The vicinity is perfect for bike trips or horse riding. The terrain resembles the Beskidy Mountains, with numerous hills crossed by streams, rich in traces of the region’s history with roadside shrines, small manor houses, old houses and churches. The most important historic building in Paszkowka is the 19th-century palace, a former residence of the Wezyk family. It was in 1865 that Leonard Wezyk commenced construction of the palace complex, and with the guidance of a famous architect from Krakow, Feliks Ksiegarski. It was completed within five years and became the Wezyk family home, remaining in their hands until 1940. The building survived World War II, and afterwards was owned by the State Treasury for decades. It wasn’t until 1997 that it was finally sold to a private businessman, and since then it has been renovated to regain its former charm and it now serves as a hotel and conference centre, as well at the home of the Wawel Brotherhood of the Bronze Bell. Another relic of the past in Paszkowka is the Church of the Transfiguration of Jesus, built in the 19th century. It’s also worth seeing the obelisk with an inscription made in 1811 on the occasion of granting permission to organise annual fairs in Pobiedzie (as part of the village was called until the end of the 20th century). The plaque was paid for by former owners of Paszkowka – Wojciech and Magdalena Rottermund.

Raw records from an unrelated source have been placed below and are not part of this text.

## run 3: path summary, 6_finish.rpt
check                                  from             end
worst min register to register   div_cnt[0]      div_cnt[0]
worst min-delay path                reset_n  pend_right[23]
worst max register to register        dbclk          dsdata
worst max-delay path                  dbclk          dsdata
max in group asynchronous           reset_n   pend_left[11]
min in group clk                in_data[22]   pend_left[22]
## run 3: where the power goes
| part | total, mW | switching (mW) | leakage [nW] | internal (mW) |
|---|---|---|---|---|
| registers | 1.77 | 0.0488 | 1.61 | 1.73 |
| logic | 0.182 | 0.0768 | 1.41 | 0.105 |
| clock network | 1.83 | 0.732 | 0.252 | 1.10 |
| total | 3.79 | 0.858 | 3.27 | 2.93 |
===== config.mk =====
export PLATFORM = sky130hd
export DESIGN_NAME = bip_control
export DESIGN_NICKNAME = d
export VERILOG_FILES = /design/src/rtl/bip_control.sv
export SDC_FILE = /design/constraint.sdc
export NUM_CORES = 1
export LEC_CHECK = 0
export CAP_MARGIN = 10
export CORE_MARGIN = 2
export CORE_UTILIZATION = 50
export CTS_CLUSTER_DIAMETER = 80
export CTS_CLUSTER_SIZE = 20
export DETAILED_ROUTE_END_ITERATION = 10
export PLACE_DENSITY = 0.95
export SYNTH_ARGS = -nofsm -noshare
export SYNTH_HDL_FRONTEND = slang
export SYNTH_SLANG_ARGS = --single-unit

===== constraint.sdc =====
create_clock -name clk -period 6.15 [get_ports clk]
set_clock_uncertainty 0.15 [all_clocks]
set_input_delay 0.615 -clock clk [delete_from_list [all_inputs] [get_ports clk]]
set_output_delay 0.615 -clock clk [all_outputs]
set_load 0.02 [all_outputs]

The village lies at an altitude of 280 metres above sea level, on a plateau known as Pogórze Wielickie. Access is easy from the A4 motorway – when you reach Skawina, just take road 44, the Krakow to Oswiecim road.
The early days of Paszkowka were probably connected with those13th-century knights, the Radawanits. The first written mention comes from 1325, however, and it is certain that the village has always belonged to the nobility. In the 15th and 16th centuries it was a property of the Paszkowcy family, which gave its name to the village. However, by the middle of the 19th century it was owned by the Wezyk family, who built the palace there. One of the first famous peasant writers, Antoni Kucharczyk (1874-1944), also known as “Jantek of Bugaj”, was from Paszkowka. The village’s history is strongly related to that of the Neo-Gothic palace and the 19th-century gardens surrounding it, where lindens, oaks and hornbeams still survive from the days of its former owners. There was once a granary on the property, where today stands the hotel called the Spichlerz Hotel, spichlerz meaning “granary” in Polish. After World War II the palace housed a school, a farmers circle, veterinary clinic and even a special place for growing agaricus. Efforts made by the new owners have contributed to the feeling that one has stepped back in time to the palaces finest days.